Strategic Thinking
Below is the introduction to a text by Stephanie Harvey and Anne Goudvis called Strategies That Work: Teaching Comprehension to Enhance Understanding, First Edition, pages 3–4. Stenhouse Publishers, 2000.
Thirty sixth graders crowd onto a woven area rug in the reading corner. A brass floor lamp casts a warm, amber glow onto their faces. Steph takes a seat in the rocking chair in front of them. “Today I am going to read you a picture book called Up North at the Cabin by Marsha Wilson Chall. I wish I had written it. I’ll tell you why. This book reminds me exactly of my own childhood. It is the story of a young girl about your age who left the city every summer to spend time in a cabin on a lake in Minnesota. Minnesota is called the Land of Ten Thousand Lakes. I grew up in the neighboring state of Wisconsin. We had our share of lakes, too,” Steph tells them as she points out the location of these two upper-Midwestern states on the wall map.
“Writers write best about things they know and care about,” Steph says. She reads from the inside flap that the author spent her summers on northern lakes and was inspired by her own experience as a child and later on as a mother when she returned to this cabin with her own children. “I was a kid who loved summers,” Steph says while a dozen heads nod in agreement. “Like the young girl in the book, I spent summers on a lake where we fished, swam, water-skied, hiked and canoed.” Steph mentions how fortunate she feels that Marsha Chall wrote a book with which she identifies so closely. “Have you ever read a book that reminds you of your own life?” she asks. Hands wave wildly as kids share their favorites.
“Koala Lou,” [Mem Fox, 1988], Shelby bursts out. “I have a whole bunch of brothers and sisters and sometimes I get really jealous of them just like Koala Lu did.”
“I Hate English,” [Levine, 1989], Jen-Li chimes in. “I couldn’t understand a word of English when I first came from Korea. School was really hard. I know exactly how that girl felt.”
Steph points out that Shelby and Jen-Li have made a connection between books and their lives. “If we connect to a book, we usually can’t put it down. Good readers make connections between the texts they read and their own lives. Let’s try something. I am going to read you Up North at the Cabin. As I read the words, I am going to show you the thinking that is going on in my head. I’ll use these sticky notes to jot that thinking down and mark a connection. I’ll mark the sticky note with the code T‑S for text-to-self connection because it reminds me in some way of my own life and prior experience. Then I’ll place the sticky note on the appropriate passage or picture. I’ll let it stick out of the book a little, like a bookmark, so I can find it easily if I want to come back to it later on.”
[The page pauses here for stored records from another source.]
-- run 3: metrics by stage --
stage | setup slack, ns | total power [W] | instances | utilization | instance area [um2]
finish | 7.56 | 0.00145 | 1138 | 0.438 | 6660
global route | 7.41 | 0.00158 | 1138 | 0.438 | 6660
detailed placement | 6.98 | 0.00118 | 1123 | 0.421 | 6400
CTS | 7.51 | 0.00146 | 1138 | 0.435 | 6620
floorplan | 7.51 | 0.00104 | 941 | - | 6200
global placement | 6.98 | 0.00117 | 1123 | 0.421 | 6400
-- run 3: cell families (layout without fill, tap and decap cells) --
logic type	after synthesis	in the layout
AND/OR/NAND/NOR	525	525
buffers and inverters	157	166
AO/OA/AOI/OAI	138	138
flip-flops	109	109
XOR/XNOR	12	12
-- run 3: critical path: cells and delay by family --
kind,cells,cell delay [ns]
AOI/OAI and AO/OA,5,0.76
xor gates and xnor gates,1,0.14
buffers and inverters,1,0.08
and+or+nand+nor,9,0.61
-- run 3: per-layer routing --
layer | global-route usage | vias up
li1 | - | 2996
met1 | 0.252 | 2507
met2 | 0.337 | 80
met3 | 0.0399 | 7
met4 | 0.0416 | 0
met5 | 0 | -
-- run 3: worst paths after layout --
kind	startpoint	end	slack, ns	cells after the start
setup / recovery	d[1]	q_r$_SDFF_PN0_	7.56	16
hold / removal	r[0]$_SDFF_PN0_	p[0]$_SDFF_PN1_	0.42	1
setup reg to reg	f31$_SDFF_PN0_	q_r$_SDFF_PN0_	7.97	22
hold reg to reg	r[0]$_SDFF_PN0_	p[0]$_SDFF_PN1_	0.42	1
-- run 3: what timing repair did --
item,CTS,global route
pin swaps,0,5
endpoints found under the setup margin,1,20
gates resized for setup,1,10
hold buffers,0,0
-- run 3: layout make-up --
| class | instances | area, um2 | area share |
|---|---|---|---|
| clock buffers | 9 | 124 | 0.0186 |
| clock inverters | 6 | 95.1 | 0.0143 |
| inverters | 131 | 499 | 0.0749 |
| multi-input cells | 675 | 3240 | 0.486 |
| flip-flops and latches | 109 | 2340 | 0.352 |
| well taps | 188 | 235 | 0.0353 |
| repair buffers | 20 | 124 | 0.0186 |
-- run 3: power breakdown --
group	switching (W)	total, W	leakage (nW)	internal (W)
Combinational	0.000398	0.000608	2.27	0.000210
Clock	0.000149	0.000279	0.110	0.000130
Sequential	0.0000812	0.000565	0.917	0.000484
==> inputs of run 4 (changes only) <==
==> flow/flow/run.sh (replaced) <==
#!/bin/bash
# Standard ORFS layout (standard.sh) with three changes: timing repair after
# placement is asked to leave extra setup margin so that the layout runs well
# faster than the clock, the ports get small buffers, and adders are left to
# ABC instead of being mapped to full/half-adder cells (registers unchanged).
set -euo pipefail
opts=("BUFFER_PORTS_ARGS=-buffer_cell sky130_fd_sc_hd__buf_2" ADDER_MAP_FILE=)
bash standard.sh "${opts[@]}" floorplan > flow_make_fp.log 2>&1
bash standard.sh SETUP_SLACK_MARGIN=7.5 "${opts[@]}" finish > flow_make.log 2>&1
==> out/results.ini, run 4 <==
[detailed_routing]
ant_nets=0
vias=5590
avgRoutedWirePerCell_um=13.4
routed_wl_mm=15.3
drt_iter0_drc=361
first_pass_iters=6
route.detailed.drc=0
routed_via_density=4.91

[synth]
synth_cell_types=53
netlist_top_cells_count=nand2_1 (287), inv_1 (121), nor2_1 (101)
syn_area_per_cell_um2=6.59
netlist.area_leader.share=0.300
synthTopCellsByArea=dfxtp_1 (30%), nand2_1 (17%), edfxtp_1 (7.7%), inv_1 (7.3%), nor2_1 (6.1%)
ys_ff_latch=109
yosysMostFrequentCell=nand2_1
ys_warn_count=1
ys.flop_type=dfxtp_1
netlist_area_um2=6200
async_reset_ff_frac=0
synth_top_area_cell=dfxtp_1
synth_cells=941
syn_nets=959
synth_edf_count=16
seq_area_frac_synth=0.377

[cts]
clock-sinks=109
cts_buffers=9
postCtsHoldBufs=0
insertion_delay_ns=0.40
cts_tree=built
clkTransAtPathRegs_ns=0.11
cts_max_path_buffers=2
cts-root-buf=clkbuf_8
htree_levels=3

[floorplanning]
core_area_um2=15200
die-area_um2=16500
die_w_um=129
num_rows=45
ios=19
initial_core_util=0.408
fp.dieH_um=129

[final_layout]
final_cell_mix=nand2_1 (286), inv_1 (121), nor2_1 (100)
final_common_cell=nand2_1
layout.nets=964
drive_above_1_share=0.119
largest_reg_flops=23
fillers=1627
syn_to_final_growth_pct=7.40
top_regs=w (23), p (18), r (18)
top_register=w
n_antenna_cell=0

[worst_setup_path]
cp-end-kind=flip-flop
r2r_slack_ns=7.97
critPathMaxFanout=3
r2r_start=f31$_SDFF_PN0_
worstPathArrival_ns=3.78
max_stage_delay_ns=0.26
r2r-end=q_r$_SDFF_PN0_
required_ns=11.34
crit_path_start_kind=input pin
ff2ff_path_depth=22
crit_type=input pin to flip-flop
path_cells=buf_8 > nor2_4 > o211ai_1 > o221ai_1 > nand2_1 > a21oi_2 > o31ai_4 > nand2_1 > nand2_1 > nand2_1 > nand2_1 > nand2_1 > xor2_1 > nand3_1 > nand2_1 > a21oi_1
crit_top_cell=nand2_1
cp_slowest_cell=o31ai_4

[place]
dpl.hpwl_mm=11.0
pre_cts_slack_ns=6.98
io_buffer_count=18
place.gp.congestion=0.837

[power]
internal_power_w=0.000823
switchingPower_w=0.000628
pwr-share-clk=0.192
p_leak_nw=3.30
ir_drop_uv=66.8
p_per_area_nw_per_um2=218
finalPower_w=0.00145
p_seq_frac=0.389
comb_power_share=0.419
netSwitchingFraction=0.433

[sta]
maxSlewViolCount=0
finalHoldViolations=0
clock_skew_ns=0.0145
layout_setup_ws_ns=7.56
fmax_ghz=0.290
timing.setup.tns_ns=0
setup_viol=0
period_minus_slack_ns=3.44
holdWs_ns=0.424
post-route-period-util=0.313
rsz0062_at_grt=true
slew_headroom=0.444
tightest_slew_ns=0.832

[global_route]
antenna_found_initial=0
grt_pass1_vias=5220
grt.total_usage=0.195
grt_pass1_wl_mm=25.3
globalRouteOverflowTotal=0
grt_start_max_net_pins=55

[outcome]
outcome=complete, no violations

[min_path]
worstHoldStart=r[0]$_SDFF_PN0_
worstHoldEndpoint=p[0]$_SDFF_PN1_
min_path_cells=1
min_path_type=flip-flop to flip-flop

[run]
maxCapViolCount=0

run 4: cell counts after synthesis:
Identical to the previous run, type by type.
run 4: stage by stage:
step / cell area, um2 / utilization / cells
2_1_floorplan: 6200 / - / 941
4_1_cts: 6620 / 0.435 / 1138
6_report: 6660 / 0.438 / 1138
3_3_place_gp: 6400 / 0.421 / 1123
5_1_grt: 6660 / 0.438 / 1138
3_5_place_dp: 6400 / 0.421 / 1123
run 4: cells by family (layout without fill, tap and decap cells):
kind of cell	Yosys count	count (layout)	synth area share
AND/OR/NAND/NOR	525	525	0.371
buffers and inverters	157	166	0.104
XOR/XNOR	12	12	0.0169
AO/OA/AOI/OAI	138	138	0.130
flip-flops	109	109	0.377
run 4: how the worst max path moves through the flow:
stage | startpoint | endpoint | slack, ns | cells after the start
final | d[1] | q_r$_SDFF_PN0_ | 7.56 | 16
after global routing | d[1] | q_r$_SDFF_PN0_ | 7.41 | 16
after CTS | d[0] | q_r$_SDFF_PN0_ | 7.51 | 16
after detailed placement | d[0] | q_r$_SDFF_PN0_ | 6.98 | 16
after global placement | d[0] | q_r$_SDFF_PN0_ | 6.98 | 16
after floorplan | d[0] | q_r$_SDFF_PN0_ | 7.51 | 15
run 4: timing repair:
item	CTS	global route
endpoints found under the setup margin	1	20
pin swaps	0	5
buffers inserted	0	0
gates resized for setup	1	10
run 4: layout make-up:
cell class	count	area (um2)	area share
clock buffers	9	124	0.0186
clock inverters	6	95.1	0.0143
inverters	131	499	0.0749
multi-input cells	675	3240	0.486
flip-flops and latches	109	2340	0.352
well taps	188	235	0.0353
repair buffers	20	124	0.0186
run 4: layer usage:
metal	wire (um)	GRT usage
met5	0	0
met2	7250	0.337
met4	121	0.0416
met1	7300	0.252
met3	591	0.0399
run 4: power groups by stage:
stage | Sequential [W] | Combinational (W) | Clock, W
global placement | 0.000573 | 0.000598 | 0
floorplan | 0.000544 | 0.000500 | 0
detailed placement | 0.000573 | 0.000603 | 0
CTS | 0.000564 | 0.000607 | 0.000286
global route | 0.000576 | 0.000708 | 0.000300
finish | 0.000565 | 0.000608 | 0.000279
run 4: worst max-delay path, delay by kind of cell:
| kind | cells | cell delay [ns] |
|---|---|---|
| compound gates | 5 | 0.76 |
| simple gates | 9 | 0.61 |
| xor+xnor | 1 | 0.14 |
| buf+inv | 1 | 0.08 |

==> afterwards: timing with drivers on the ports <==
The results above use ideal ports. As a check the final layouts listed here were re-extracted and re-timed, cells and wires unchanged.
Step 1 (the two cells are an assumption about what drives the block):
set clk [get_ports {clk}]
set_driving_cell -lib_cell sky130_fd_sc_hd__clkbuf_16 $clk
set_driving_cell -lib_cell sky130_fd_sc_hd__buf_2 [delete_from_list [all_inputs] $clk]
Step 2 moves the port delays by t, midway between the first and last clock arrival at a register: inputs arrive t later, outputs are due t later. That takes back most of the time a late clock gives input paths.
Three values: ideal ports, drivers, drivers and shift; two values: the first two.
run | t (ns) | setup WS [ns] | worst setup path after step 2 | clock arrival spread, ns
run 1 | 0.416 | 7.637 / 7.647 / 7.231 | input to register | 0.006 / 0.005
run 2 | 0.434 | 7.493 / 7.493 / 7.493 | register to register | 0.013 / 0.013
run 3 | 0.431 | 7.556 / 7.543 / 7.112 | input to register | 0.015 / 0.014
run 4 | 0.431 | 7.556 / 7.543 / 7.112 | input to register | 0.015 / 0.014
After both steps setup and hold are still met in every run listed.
This is an optimization exercise on Yosys and OpenROAD, whose aim is small area, a short achievable clock period and few clock cycles, not a production implementation.
At most, simulation tests tie the RTL to the original design; equivalence was not proved.

==> v33: inputs <==
## FFT16_stream
module FFT16_stream (
	input             i_clk,
	input             i_rst,
	input             i_valid,
	input      [15:0] i_re,
	input      [15:0] i_im,
	output            o_ready,
	output reg        o_valid,
	output reg [15:0] o_re,
	output reg [15:0] o_im
);
	reg  [2:0] ph;
	reg  [3:0] wcnt;
	reg        rdy_n;    
	wire       rdy = ~rdy_n;
	wire       acc = i_valid & rdy;
	wire [3:0] wcnt_p1 = wcnt + 4'd1;
	wire [2:0] ph_n = ph + 3'd1;
	assign o_ready = rdy;
	always @(posedge i_clk or posedge i_rst) begin
		if (i_rst) begin
			ph   <= 3'd0;
			wcnt <= 4'd0;
			rdy_n <= 1'b0;
		end else begin
			ph   <= ph_n;
			if (acc) wcnt <= wcnt_p1;
			rdy_n <= acc ? (ph_n != wcnt_p1[2:0]) : (ph_n != wcnt[2:0]);
		end
	end
	reg        x_v;
	reg [15:0] x_re, x_im;
	always @(posedge i_clk or posedge i_rst) begin
		if (i_rst) x_v <= 1'b0;
		else       x_v <= acc;
	end
	always @(posedge i_clk) begin
		x_re <= i_re;
		x_im <= i_im;
	end
	wire        s0_v, s0_nr;
	wire [15:0] s0_re, s0_im;
	sdf_stage #(.LD(3), .JOUT(1), .OREG(1)) st0 (.i_clk(i_clk), .i_rst(i_rst), .i_v(x_v), .i_re(x_re), .i_im(x_im),
		.i_nr(1'b0), .o_v(s0_v), .o_re(s0_re), .o_im(s0_im), .o_nr(s0_nr));
	wire        s1_v;
	wire [15:0] s1_re, s1_im;
	sdf_stage #(.LD(2), .JOUT(0), .OREG(1)) st1 (.i_clk(i_clk), .i_rst(i_rst), .i_v(s0_v), .i_re(s0_re), .i_im(s0_im),
		.i_nr(s0_nr), .o_v(s1_v), .o_re(s1_re), .o_im(s1_im), .o_nr());
	wire        t2_v, t2_nr;
	wire [15:0] t2_re, t2_im;
	tw2 u_tw2 (.i_clk(i_clk), .i_rst(i_rst), .i_v(s1_v), .i_re(s1_re), .i_im(s1_im),
		.o_v(t2_v), .o_re(t2_re), .o_im(t2_im), .o_nr(t2_nr));
	wire        s2_v;
	wire [15:0] s2_re, s2_im;
	wire        s2_vn;
	wire [15:0] s2_ren;
	sdf_stage #(.LD(1), .JOUT(0), .OREG(1)) st2 (.i_clk(i_clk), .i_rst(i_rst), .i_v(t2_v), .i_re(t2_re), .i_im(t2_im),
		.i_nr(t2_nr), .o_v(s2_v), .o_re(s2_re), .o_im(s2_im), .o_nr(), .o_vn(s2_vn), .o_ren(s2_ren));
	wire        t3_v, t3_nr;
	wire [15:0] t3_re, t3_im;
	tw3 u_tw3 (.i_clk(i_clk), .i_rst(i_rst), .i_v(s2_v), .i_re(s2_re), .i_im(s2_im),
		.i_vn(s2_vn), .i_ren(s2_ren),
		.o_v(t3_v), .o_re(t3_re), .o_im(t3_im), .o_nr(t3_nr));
	wire        s3_v;
	wire [15:0] s3_re, s3_im;
  ...
export LEC_CHECK = 0
export CAP_MARGIN = 20
export CORE_MARGIN = 2
export CORE_UTILIZATION = 70
export CTS_CLUSTER_DIAMETER = 80
export CTS_CLUSTER_SIZE = 25
export PLACE_DENSITY = 0.8
export SETUP_SLACK_MARGIN = 5
export SLEW_MARGIN = 20
create_clock -name core_clock -period 10.0 [get_ports {i_clk}]
standard.sh (not shown) runs the stock make flow with config.mk's settings and CLKGATE_MAP_FILE= SYNTH_SCRIPT=/design/flow/synth_recipe.tcl, a recipe that flattens the netlist after the stock synthesis.
==> flow/flow/run.sh <==
#!/bin/bash
# standard flow with a larger setup-slack margin for timing repair
sed 's/SETUP_SLACK_MARGIN=5 /SETUP_SLACK_MARGIN=6.7 /' standard.sh > standard_m.sh
bash standard_m.sh > flow.log 2>&1
==> v19 (differences from v33) <==
--- a/flow/design.v
+++ b/flow/design.v
@@ -1,6 +1,36 @@
+module addsk #(parameter W = 16, L = 4) (    
+	input  [W-1:0] a,
+	input  [W-1:0] b,
+	input          ci,
+	output [W-1:0] s
+);
+	wire [W-1:0] p = a ^ b;
+	wire [W-1:0] g = a & b;
+	wire [W-1:0] gg [0:L];
+	wire [W-1:0] pp [0:L];
+	assign gg[0] = {g[W-1:1], g[0] | (p[0] & ci)};
+	assign pp[0] = {p[W-1:1], 1'b0};
+	genvar l, i;
+	generate for (l = 1; l <= L; l = l + 1) begin : lv
+		for (i = 0; i < W; i = i + 1) begin : bt
+			if ((i % (1 << l)) >= (1 << (l - 1))) begin : cmb
+				localparam integer J = (i / (1 << l)) * (1 << l) + (1 << (l - 1)) - 1;
+				assign gg[l][i] = gg[l-1][i] | (pp[l-1][i] & gg[l-1][J]);
+				assign pp[l][i] = pp[l-1][i] & pp[l-1][J];
+			end else begin : pas
+				assign gg[l][i] = gg[l-1][i];
+				assign pp[l][i] = pp[l-1][i];
+			end
+		end
+	end endgenerate
+	assign s = p ^ {gg[L][W-2:0], ci};
+endmodule
+module add16 (input [15:0] a, input [15:0] b, input ci, output [15:0] s);
+	addsk #(.W(16), .L(4)) u (.a(a), .b(b), .ci(ci), .s(s));
+endmodule
 module FFT16_stream (
 	input             i_clk,
 	input             i_rst,
 	input             i_valid,
 	input      [15:0] i_re,
 	input      [15:0] i_im,
@@ -117,16 +147,17 @@
 	reg  [15:0] dl_im [0:D-1];
 	wire [15:0] x0_re = dl_re[D-1];
 	wire [15:0] x0_im = dl_im[D-1];
 	wire [15:0] t_re  = i_re & {16{comb}};
 	wire [15:0] t_im  = i_im & {16{comb}};
 	wire        t_nr  = i_nr & comb;
-	wire [15:0] u_re  = x0_re + t_re + {15'd0, t_nr};
-	wire [15:0] y1_re = x0_re + ~t_re + {15'd0, ~t_nr};
-	wire [15:0] u_im  = x0_im + t_im;
-	wire [15:0] y1_im = x0_im - t_im;
+	wire [15:0] u_re, y1_re, u_im, y1_im;
+	add16 a0 (.a(x0_re), .b(t_re),  .ci(t_nr),  .s(u_re));
+	add16 a1 (.a(x0_re), .b(~t_re), .ci(~t_nr), .s(y1_re));
+	add16 a2 (.a(x0_im), .b(t_im),  .ci(1'b0),  .s(u_im));
+	add16 a3 (.a(x0_im), .b(~t_im), .ci(1'b1),  .s(y1_im));
 	wire        load  = i_v & ~comb;
 	integer j;
 	always @(posedge i_clk) begin
 		dl_re[0] <= load ? i_re : y1_re;
 		dl_im[0] <= load ? i_im : y1_im;
 		for (j = 1; j < D; j = j + 1) begin
@@ -156,25 +187,17 @@
 endmodule
 module cmul_p (input [15:0] a, input b5, input id, output [23:0] p, output [17:0] a3);
 	wire [23:0] x  = {{8{a[15]}}, a};
 	wire [23:0] m1 = id ? 24'd0 : (b5 ? (x << 6) : (x << 4));
 	wire [23:0] m2 = (b5 & ~id) ? (x << 3) : 24'd0;
 	wire [7:0]  bias = {8{a[15] & ~id}};
-	assign p  = {a, bias} - m1 - m2;
-	assign a3 = {{2{a[15]}}, a} + {a[15], a, 1'b0};
-endmodule
-module cmul_q (input [23:0] p, input [17:0] a3, input id, output [15:0] q);
-	wire [23:0] t = id ? 24'd0 : {{6{a3[17]}}, a3};
-	wire [23:0] f = p - t;
-	assign q = f[23:8];
-endmodule
-module cmul_62 (input [15:0] a, input [17:0] a3, output [15:0] q);
-	wire [23:0] x  = {{8{a[15]}}, a};
-	wire [23:0] x3 = {{6{a3[17]}}, a3};
-	wire [23:0] f  = (x3 << 5) + (x << 1) + {16'd0, {8{a[15]}}};
-	assign q = f[23:8];
+	wire [23:0] r0 = {a, bias};
+	wire [23:0] cs = r0 ^ ~m1 ^ ~m2;
+	wire [23:0] cc = (r0 & ~m1) | (r0 & ~m2) | (~m1 & ~m2);
+	addsk #(.W(24), .L(5)) u_p (.a(cs), .b({cc[22:0], 1'b1}), .ci(1'b1), .s(p));
+	addsk #(.W(18), .L(5)) u_3 (.a({{2{a[15]}}, a}), .b({a[15], a, 1'b0}), .ci(1'b0), .s(a3));
 endmodule
 module tw2 (
 	input             i_clk,
 	input             i_rst,
 	input             i_v,
 	input      [15:0] i_re,
@@ -182,48 +205,58 @@
 	output reg        o_v,
 	output reg [15:0] o_re,
 	output reg [15:0] o_im,
 	output reg        o_nr
 );
 	reg [3:0] q;
-	reg       a_v;
+	reg       a_v, b_v;
 	always @(posedge i_clk or posedge i_rst) begin
 		if (i_rst) begin
 			q   <= 4'd0;
 			a_v <= 1'b0;
+			b_v <= 1'b0;
 			o_v <= 1'b0;
 		end else begin
 			if (i_v) q <= q + 4'd1;
 			a_v <= i_v;
-			o_v <= a_v;
+			b_v <= a_v;
+			o_v <= b_v;
 		end
 	end
 	wire [1:0]  k = q[1] ? {q[2], q[3]} : 2'd0;    
 	wire [23:0] rp, ip;
 	wire [17:0] r3, i3;
 	cmul_p u_rp (.a(i_re), .b5(1'b1), .id(1'b0), .p(rp), .a3(r3));
 	cmul_p u_ip (.a(i_im), .b5(1'b1), .id(1'b0), .p(ip), .a3(i3));
-	reg  [1:0]  a_k;
+	reg  [1:0]  a_k, b_k;
 	reg  [15:0] a_rp, a_ip, a_re, a_im;
 	reg  [9:0]  a_r3, a_i3;
 	reg         a_rb, a_ib;
 	always @(posedge i_clk) begin
 		a_k  <= k;
 		a_rp <= rp[23:8];  a_r3 <= r3[17:8];  a_rb <= (rp[7:0] < r3[7:0]);  a_re <= i_re;
 		a_ip <= ip[23:8];  a_i3 <= i3[17:8];  a_ib <= (ip[7:0] < i3[7:0]);  a_im <= i_im;
 	end
-	wire [15:0] rt = {{6{a_r3[9]}}, a_r3};
-	wire [15:0] it = {{6{a_i3[9]}}, a_i3};
-	wire [15:0] msum = a_rp + a_ip + ~rt + ~it + {15'd0, ~a_rb} + {15'd0, ~a_ib};
-	wire [15:0] mdif = a_rp + ~a_ip + ~rt + it + {15'd0, ~a_rb} + {15'd0, a_ib} + 16'd1;
+	wire [15:0] mr, mi;
+	add16 u_mr (.a(a_rp), .b(~{{6{a_r3[9]}}, a_r3}), .ci(~a_rb), .s(mr));
+	add16 u_mi (.a(a_ip), .b(~{{6{a_i3[9]}}, a_i3}), .ci(~a_ib), .s(mi));
+	reg  [15:0] b_re, b_im;
+	always @(posedge i_clk) begin
+		b_k  <= a_k;
+		b_re <= a_k[0] ? mr : a_re;
+		b_im <= a_k[0] ? mi : a_im;
+	end
+	wire [15:0] msum, mdif;
+	add16 u_ms (.a(b_re), .b(b_im),  .ci(1'b0), .s(msum));
+	add16 u_md (.a(b_re), .b(~b_im), .ci(1'b1), .s(mdif));
 	always @(posedge i_clk) begin
-		case (a_k)
+		case (b_k)
 			2'd1: begin o_re <= mdif;  o_im <= msum; o_nr <= 1'b0; end
-			2'd2: begin o_re <= ~a_im; o_im <= a_re; o_nr <= 1'b1; end
+			2'd2: begin o_re <= ~b_im; o_im <= b_re; o_nr <= 1'b1; end
 			2'd3: begin o_re <= ~msum; o_im <= mdif; o_nr <= 1'b1; end
-			default: begin o_re <= a_re; o_im <= a_im; o_nr <= 1'b0; end
+			default: begin o_re <= b_re; o_im <= b_im; o_nr <= 1'b0; end
 		endcase
 	end
 endmodule
 module tw3 (
 	input             i_clk,
 	input             i_rst,
@@ -261,13 +294,13 @@
 	wire       x1  = q[0];
 	wire       nt  = i_v & x1 & (k[1:0] != 2'd0);
 	reg  [15:0] e_op;
 	reg         e_b5;
 	always @(posedge i_clk) begin
 		e_op <= ntn ? i_ren : i_im;
-		e_b5 <= ntn ? (kn[1:0] == 2'd2) : e_b5;
+		e_b5 <= ntn ? (kn[1:0] == 2'd2) : (k[1:0] == 2'd2);
 	end
 	wire [23:0] ep;
 	wire [17:0] e3;
 	cmul_p u_p (.a(e_op), .b5(e_b5), .id(1'b0), .p(ep), .a3(e3));
 	wire [9:0]  l62 = {2'b0, e3[2:0], 5'd0} + {2'b0, e_op[6:0], 1'b0} + {2'b0, {8{e_op[15]}}};
 	reg  [15:0] f_p;
@@ -283,15 +316,20 @@
 		f_c <= l62[9:8];
 	end
 	wire [15:0] t_hi = {{6{f_3[14]}}, f_3[14:5]};      
 	wire [15:0] t_62 = {f_3[14], f_3};                  
 	wire [15:0] a_62 = {{7{f_a[8]}}, f_a};              
 	reg  [15:0] g_a, g_b;
+	wire [15:0] qa, qb;
+	wire [15:0] bs = t_62 ^ a_62 ^ {14'd0, f_c};
+	wire [15:0] bc = (t_62 & a_62) | (t_62 & {14'd0, f_c}) | (a_62 & {14'd0, f_c});
+	addsk #(.W(16), .L(4)) u_qb (.a(bs), .b({bc[14:0], 1'b0}), .ci(1'b0), .s(qb));
+	add16 u_qa (.a(f_p), .b(~t_hi), .ci(~f_b), .s(qa));
 	always @(posedge i_clk) begin
-		g_a <= f_p + ~t_hi + {15'd0, ~f_b};
-		g_b <= t_62 + a_62 + {14'd0, f_c};
+		g_a <= qa;
+		g_b <= qb;
 	end
 	reg  [15:0] p1_re, p1_im, p2_re, p2_im;
 	reg  [2:0]  a_k, b_k;
 	reg         a_nt, b_nt, a_x1, b_x1;
 	always @(posedge i_clk) begin
 		p1_re <= i_re;  p1_im <= i_im;
@@ -330,15 +368,18 @@
 		h_cr   <= (b_nt & (sw ? ys : xs)) ^ ng;
 		h_ci   <= b_nt & (sw ? xs : ys);
 		ng_d   <= ng;
 	end
 	wire [15:0] br = (h_selr ? g_a : g_b) & {16{~h_zr}};
 	wire [15:0] bi = (h_seli ? g_a : g_b) & {16{~h_zi}};
+	wire [15:0] sr, si;
+	add16 u_sr (.a(h_re), .b(br ^ {16{h_cr}}), .ci(h_cr), .s(sr));
+	add16 u_si (.a(h_im), .b(bi ^ {16{h_ci}}), .ci(h_ci), .s(si));
 	always @(posedge i_clk) begin
-		o_re <= h_re + (br ^ {16{h_cr}}) + {15'd0, h_cr};
-		o_im <= h_im + (bi ^ {16{h_ci}}) + {15'd0, h_ci};
+		o_re <= sr;
+		o_im <= si;
 		o_nr <= ng_d;
 	end
 endmodule
 module bit_exchange #(parameter BI = 0, BJ = 3) (
 	input             i_clk,
 	input             i_rst,
==> comparison <==
In v33 the clock skew is lower than in v19, by 2.3 ps.
Of v19 and v33, v33 has the higher worst hold slack (gap 6.2 ps).
First-iteration DRC count: v33 is higher than v19 (48%).
In v33 the die area is higher than in v19, by about 2.4%.
Routed wire length: v33 is larger than v19 (about 14%).
Between v19 and v33, the lower final cell count is in v19 (gap about 8%, measured against v33).
v33 passed the timing, DRC and antenna checks. v19 finished with timing, DRC and antenna clean.
Against v19, the area after synthesis of v33 is higher by about 2.4%.
Of v19 and v33, v33 has the higher design area (gap 4.3%, measured against v33).
Between v33 and v19, the lower register-to-register slack is in v33 (gap 550 ps).
Testbench counts of v19, summed over its fixed seeds: cycles 3,360.
Only the layout flow was run in v33; the RTL was not checked for function there.

[static timing again, ports no longer ideal]
How much do the figures lean on ideal ports? The routed layouts below were timed once more, with nothing changed but the port constraints. Step 1: set_driving_cell puts a clkbuf_16 on i_clk and a buf_2 on each other input, an assumption about the parent block. Step 2 times the ports against the registers' clock, not the clock port: input delays grow and output delays shrink by t, the midpoint of the rising clock arrivals with the driver on. Slacks: no drivers / after step 1 / after step 2; pairs: no drivers / after step 1.
| run | t, ns | setup slack, ns | hold WS [ns] | worst setup path after step 2 | clock arrival spread, ns |
|---|---|---|---|---|---|
| v33 | 0.716 | 6.168 / 6.168 / 6.168 | 0.324 / 0.324 / 0.324 | register to register | 0.034 / 0.033 |
| v19 | 0.708 | 6.713 / 6.642 / 6.361 | 0.318 / 0.318 / 0.318 | input to register | 0.032 / 0.032 |
After both steps every run listed still meets setup and hold. The setup slack of v19, which loses most, moves by -0.071 ns with the drivers and by -0.352 ns with both steps.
Steph reads through the book page by page sharing her thinking about waterskiing, the local bait shop, pruney fingers from too much swimming, and portaging canoes. She marks the text and illustrations with sticky notes coded T‑S and jots down a few words such as, “Sometimes we even used peanut butter for bait when we ran out of night crawlers” or “Boy, was I mad when my dad made me carry that canoe.”
When she comes to a page that shows the main character in an orange canvas life jacket with two white button closures, she laughs and stops to share a brief story. “I can’t help but think of my mom when I see this orange life jacket. There were five of us kids, and we lived right on the edge of the water. When we were toddlers, my mom was wracked with worry that one of us might fall into the lake and drown. Her solution: the day we started to walk, she wrapped us in those orange life jackets. We wore them everywhere. We ate our cereal in them. We watched TV in them. Sometimes, we even slept in them. We looked like five little bulldozers!” Two kids in front grab the book to take a closer look at the tell-tale life jacket.
“How embarrassing,” Josh murmurs.
“You’d better believe it. But I think mom was onto something. We learned to swim quicker than any kids around just to get rid of those goofy life jackets!”
When Steph finishes reading out loud, she encourages kids to find a book they connect with and to use sticky notes to mark their text-to-self connections and jot down their thinking. We urge teachers to do the same. Find that book you relate to above all others, your connection book. Unless you are one of Steph’s life jacket-bound siblings or a Wisconsin ice fisherman, it may not be Up North at the Cabin. Read it to your students, sharing your connections as you read. There is nothing more powerful than a literacy teacher sharing her passion for reading, writing, and thinking. Passion is contagious. Kids will respond.